`src/rtl/pu_spi_pingpong_buffer.sv`:
```
// Double-buffered exchange between the NITTA bus and an SPI core: one ping-pong
// pair for send, one for receive, swapped on flag_cycle once SPI is idle.
module pu_spi_pingpong_buffer #(
  parameter int DATA_WIDTH  = 32,
  parameter int ATTR_WIDTH  = 4,
  parameter int BUFFER_SIZE = 6,
  localparam int CNT_W      = $clog2(BUFFER_SIZE + 1)
) (
  input  logic                  clk,
  input  logic                  rst,
  input  logic                  signal_wr,
  input  logic [DATA_WIDTH-1:0] data_in,
  input  logic                  signal_oe,
  output logic [DATA_WIDTH-1:0] data_out,
  output logic [ATTR_WIDTH-1:0] attr_out,
  input  logic                  flag_cycle,
  output logic                  flag_swapped,
  output logic                  flag_error,
  input  logic                  spi_busy,
  input  logic                  spi_tx_rd,
  output logic [DATA_WIDTH-1:0] spi_tx_data,
  output logic [CNT_W-1:0]      spi_tx_count,
  output logic                  spi_tx_empty,
  input  logic                  spi_rx_wr,
  input  logic [DATA_WIDTH-1:0] spi_rx_data,
  output logic                  spi_rx_full,
  output logic                  dbg_state_o
);

  localparam int AW = (BUFFER_SIZE > 1) ? $clog2(BUFFER_SIZE) : 1;
  localparam logic [CNT_W-1:0] DEPTH = CNT_W'(BUFFER_SIZE);

  typedef enum logic {S_IDLE, S_PENDING} state_t;

  // Handshake: every strobe is a single-cycle request sampled on the rising
  // edge; no ready exists, so a strobe that cannot be honoured is dropped and
  // recorded in flag_error. SPI strobes count only while spi_busy is high.

  logic [DATA_WIDTH-1:0] send_mem [2][BUFFER_SIZE];
  logic [DATA_WIDTH-1:0] recv_mem [2][BUFFER_SIZE];

  state_t                state_q, state_d;
  logic                  sel_q, sel_d;
  logic [CNT_W-1:0]      wr_cnt_q, wr_cnt_d;
  logic [CNT_W-1:0]      rd_cnt_q, rd_cnt_d;
  logic [CNT_W-1:0]      rd_ptr_q, rd_ptr_d;
  logic [CNT_W-1:0]      tx_cnt_q, tx_cnt_d;
  logic [CNT_W-1:0]      tx_ptr_q, tx_ptr_d;
  logic [CNT_W-1:0]      rx_cnt_q, rx_cnt_d;
  logic [DATA_WIDTH-1:0] data_out_q, data_out_d;
  logic [DATA_WIDTH-1:0] tx_data_q, tx_data_d;
  logic                  inv_q, inv_d;
  logic                  err_q, err_d;
  logic                  swapped_q;
  logic                  swap;
  logic                  wr_ok, rd_ok, tx_ok, rx_ok;
  logic                  tx_req, rx_req;

  always_comb begin
    state_d = state_q;
    swap    = 1'b0;
    unique case (state_q)
      S_IDLE: begin
        if (flag_cycle && spi_busy) state_d = S_PENDING;
        else if (flag_cycle)        swap    = 1'b1;
      end
      S_PENDING: begin
        if (!spi_busy) begin
          swap    = 1'b1;
          state_d = S_IDLE;
        end
      end
      default: state_d = S_IDLE;
    endcase
  end

  always_comb begin
    tx_req = spi_busy && spi_tx_rd;
    rx_req = spi_busy && spi_rx_wr;
    wr_ok  = signal_wr && (wr_cnt_q < DEPTH);
    rd_ok  = signal_oe && (rd_ptr_q < rd_cnt_q);
    tx_ok  = tx_req && (tx_ptr_q < tx_cnt_q);
    rx_ok  = rx_req && (rx_cnt_q < DEPTH);

    wr_cnt_d   = wr_cnt_q + CNT_W'(wr_ok);
    rd_ptr_d   = rd_ptr_q + CNT_W'(rd_ok);
    tx_ptr_d   = tx_ptr_q + CNT_W'(tx_ok);
    rx_cnt_d   = rx_cnt_q + CNT_W'(rx_ok);
    rd_cnt_d   = rd_cnt_q;
    tx_cnt_d   = tx_cnt_q;
    sel_d      = sel_q;
    data_out_d = data_out_q;
    inv_d      = inv_q;
    tx_data_d  = tx_data_q;
    err_d      = err_q | (signal_wr && !wr_ok) | (signal_oe && !rd_ok)
               | (tx_req && !tx_ok) | (rx_req && !rx_ok);

    if (signal_oe) begin
      data_out_d = rd_ok ? recv_mem[sel_q][rd_ptr_q[AW-1:0]] : '0;
      inv_d      = !rd_ok;
    end
    if (tx_req) tx_data_d = tx_ok ? send_mem[!sel_q][tx_ptr_q[AW-1:0]] : '0;

    // A write landing on the swap edge is still handed to the SPI side.
    if (swap) begin
      sel_d    = !sel_q;
      tx_cnt_d = wr_cnt_d;
      wr_cnt_d = '0;
      tx_ptr_d = '0;
      rd_cnt_d = rx_cnt_d;
      rx_cnt_d = '0;
      rd_ptr_d = '0;
    end
  end

  always_ff @(posedge clk or negedge rst) begin
    if (!rst) begin
      state_q    <= S_IDLE;
      sel_q      <= 1'b0;
      wr_cnt_q   <= '0;
      rd_cnt_q   <= '0;
      rd_ptr_q   <= '0;
      tx_cnt_q   <= '0;
      tx_ptr_q   <= '0;
      rx_cnt_q   <= '0;
      data_out_q <= '0;
      tx_data_q  <= '0;
      inv_q      <= 1'b0;
      err_q      <= 1'b0;
      swapped_q  <= 1'b0;
    end else begin
      state_q    <= state_d;
      sel_q      <= sel_d;
      wr_cnt_q   <= wr_cnt_d;
      rd_cnt_q   <= rd_cnt_d;
      rd_ptr_q   <= rd_ptr_d;
      tx_cnt_q   <= tx_cnt_d;
      tx_ptr_q   <= tx_ptr_d;
      rx_cnt_q   <= rx_cnt_d;
      data_out_q <= data_out_d;
      tx_data_q  <= tx_data_d;
      inv_q      <= inv_d;
      err_q      <= err_d;
      swapped_q  <= swap;
    end
  end

  // Bank storage carries no reset.
  always_ff @(posedge clk) begin
    if (wr_ok) send_mem[sel_q][wr_cnt_q[AW-1:0]] <= data_in;
    if (rx_ok) recv_mem[!sel_q][rx_cnt_q[AW-1:0]] <= spi_rx_data;
  end

  assign data_out     = data_out_q;
  assign attr_out     = ATTR_WIDTH'(inv_q);
  assign flag_swapped = swapped_q;
  assign flag_error   = err_q;
  assign spi_tx_data  = tx_data_q;
  assign spi_tx_count = tx_cnt_q;
  assign spi_tx_empty = (tx_ptr_q == tx_cnt_q);
  assign spi_rx_full  = (rx_cnt_q == DEPTH);
  assign dbg_state_o  = (state_q == S_PENDING);

endmodule

```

== == ==

**EXERCISE:**
Every record must appear in the answer exactly as it does above.

**ANSWER SECTION:**
`src/rtl/pu_spi_pingpong_buffer.sv`:
```
// Double-buffered exchange between the NITTA bus and an SPI core: one ping-pong
// pair for send, one for receive, swapped on flag_cycle once SPI is idle.
module pu_spi_pingpong_buffer #(
  parameter int DATA_WIDTH  = 32,
  parameter int ATTR_WIDTH  = 4,
  parameter int BUFFER_SIZE = 6,
  localparam int CNT_W      = $clog2(BUFFER_SIZE + 1)
) (
  input  logic                  clk,
  input  logic                  rst,
  input  logic                  signal_wr,
  input  logic [DATA_WIDTH-1:0] data_in,
  input  logic                  signal_oe,
  output logic [DATA_WIDTH-1:0] data_out,
  output logic [ATTR_WIDTH-1:0] attr_out,
  input  logic                  flag_cycle,
  output logic                  flag_swapped,
  output logic                  flag_error,
  input  logic                  spi_busy,
  input  logic                  spi_tx_rd,
  output logic [DATA_WIDTH-1:0] spi_tx_data,
  output logic [CNT_W-1:0]      spi_tx_count,
  output logic                  spi_tx_empty,
  input  logic                  spi_rx_wr,
  input  logic [DATA_WIDTH-1:0] spi_rx_data,
  output logic                  spi_rx_full,
  output logic                  dbg_state_o
);

  localparam int AW = (BUFFER_SIZE > 1) ? $clog2(BUFFER_SIZE) : 1;
  localparam logic [CNT_W-1:0] DEPTH = CNT_W'(BUFFER_SIZE);

  typedef enum logic {S_IDLE, S_PENDING} state_t;

  // Handshake: every strobe is a single-cycle request sampled on the rising
  // edge; no ready exists, so a strobe that cannot be honoured is dropped and
  // recorded in flag_error. SPI strobes count only while spi_busy is high.

  logic [DATA_WIDTH-1:0] send_mem [2][BUFFER_SIZE];
  logic [DATA_WIDTH-1:0] recv_mem [2][BUFFER_SIZE];

  state_t                state_q, state_d;
  logic                  sel_q, sel_d;
  logic [CNT_W-1:0]      wr_cnt_q, wr_cnt_d;
  logic [CNT_W-1:0]      rd_cnt_q, rd_cnt_d;
  logic [CNT_W-1:0]      rd_ptr_q, rd_ptr_d;
  logic [CNT_W-1:0]      tx_cnt_q, tx_cnt_d;
  logic [CNT_W-1:0]      tx_ptr_q, tx_ptr_d;
  logic [CNT_W-1:0]      rx_cnt_q, rx_cnt_d;
  logic [DATA_WIDTH-1:0] data_out_q, data_out_d;
  logic [DATA_WIDTH-1:0] tx_data_q, tx_data_d;
  logic                  inv_q, inv_d;
  logic                  err_q, err_d;
  logic                  swapped_q;
  logic                  swap;
  logic                  wr_ok, rd_ok, tx_ok, rx_ok;
  logic                  tx_req, rx_req;

  always_comb begin
    state_d = state_q;
    swap    = 1'b0;
    unique case (state_q)
      S_IDLE: begin
        if (flag_cycle && spi_busy) state_d = S_PENDING;
        else if (flag_cycle)        swap    = 1'b1;
      end
      S_PENDING: begin
        if (!spi_busy) begin
          swap    = 1'b1;
          state_d = S_IDLE;
        end
      end
      default: state_d = S_IDLE;
    endcase
  end

  always_comb begin
    tx_req = spi_busy && spi_tx_rd;
    rx_req = spi_busy && spi_rx_wr;
    wr_ok  = signal_wr && (wr_cnt_q < DEPTH);
    rd_ok  = signal_oe && (rd_ptr_q < rd_cnt_q);
    tx_ok  = tx_req && (tx_ptr_q < tx_cnt_q);
    rx_ok  = rx_req && (rx_cnt_q < DEPTH);

    wr_cnt_d   = wr_cnt_q + CNT_W'(wr_ok);
    rd_ptr_d   = rd_ptr_q + CNT_W'(rd_ok);
    tx_ptr_d   = tx_ptr_q + CNT_W'(tx_ok);
    rx_cnt_d   = rx_cnt_q + CNT_W'(rx_ok);
    rd_cnt_d   = rd_cnt_q;
    tx_cnt_d   = tx_cnt_q;
    sel_d      = sel_q;
    data_out_d = data_out_q;
    inv_d      = inv_q;
    tx_data_d  = tx_data_q;
    err_d      = err_q | (signal_wr && !wr_ok) | (signal_oe && !rd_ok)
               | (tx_req && !tx_ok) | (rx_req && !rx_ok);

    if (signal_oe) begin
      data_out_d = rd_ok ? recv_mem[sel_q][rd_ptr_q[AW-1:0]] : '0;
      inv_d      = !rd_ok;
    end
    if (tx_req) tx_data_d = tx_ok ? send_mem[!sel_q][tx_ptr_q[AW-1:0]] : '0;

    // A write landing on the swap edge is still handed to the SPI side.
    if (swap) begin
      sel_d    = !sel_q;
      tx_cnt_d = wr_cnt_d;
      wr_cnt_d = '0;
      tx_ptr_d = '0;
      rd_cnt_d = rx_cnt_d;
      rx_cnt_d = '0;
      rd_ptr_d = '0;
    end
  end

  always_ff @(posedge clk or negedge rst) begin
    if (!rst) begin
      state_q    <= S_IDLE;
      sel_q      <= 1'b0;
      wr_cnt_q   <= '0;
      rd_cnt_q   <= '0;
      rd_ptr_q   <= '0;
      tx_cnt_q   <= '0;
      tx_ptr_q   <= '0;
      rx_cnt_q   <= '0;
      data_out_q <= '0;
      tx_data_q  <= '0;
      inv_q      <= 1'b0;
      err_q      <= 1'b0;
      swapped_q  <= 1'b0;
    end else begin
      state_q    <= state_d;
      sel_q      <= sel_d;
      wr_cnt_q   <= wr_cnt_d;
      rd_cnt_q   <= rd_cnt_d;
      rd_ptr_q   <= rd_ptr_d;
      tx_cnt_q   <= tx_cnt_d;
      tx_ptr_q   <= tx_ptr_d;
      rx_cnt_q   <= rx_cnt_d;
      data_out_q <= data_out_d;
      tx_data_q  <= tx_data_d;
      inv_q      <= inv_d;
      err_q      <= err_d;
      swapped_q  <= swap;
    end
  end

  // Bank storage carries no reset.
  always_ff @(posedge clk) begin
    if (wr_ok) send_mem[sel_q][wr_cnt_q[AW-1:0]] <= data_in;
    if (rx_ok) recv_mem[!sel_q][rx_cnt_q[AW-1:0]] <= spi_rx_data;
  end

  assign data_out     = data_out_q;
  assign attr_out     = ATTR_WIDTH'(inv_q);
  assign flag_swapped = swapped_q;
  assign flag_error   = err_q;
  assign spi_tx_data  = tx_data_q;
  assign spi_tx_count = tx_cnt_q;
  assign spi_tx_empty = (tx_ptr_q == tx_cnt_q);
  assign spi_rx_full  = (rx_cnt_q == DEPTH);
  assign dbg_state_o  = (state_q == S_PENDING);

endmodule

```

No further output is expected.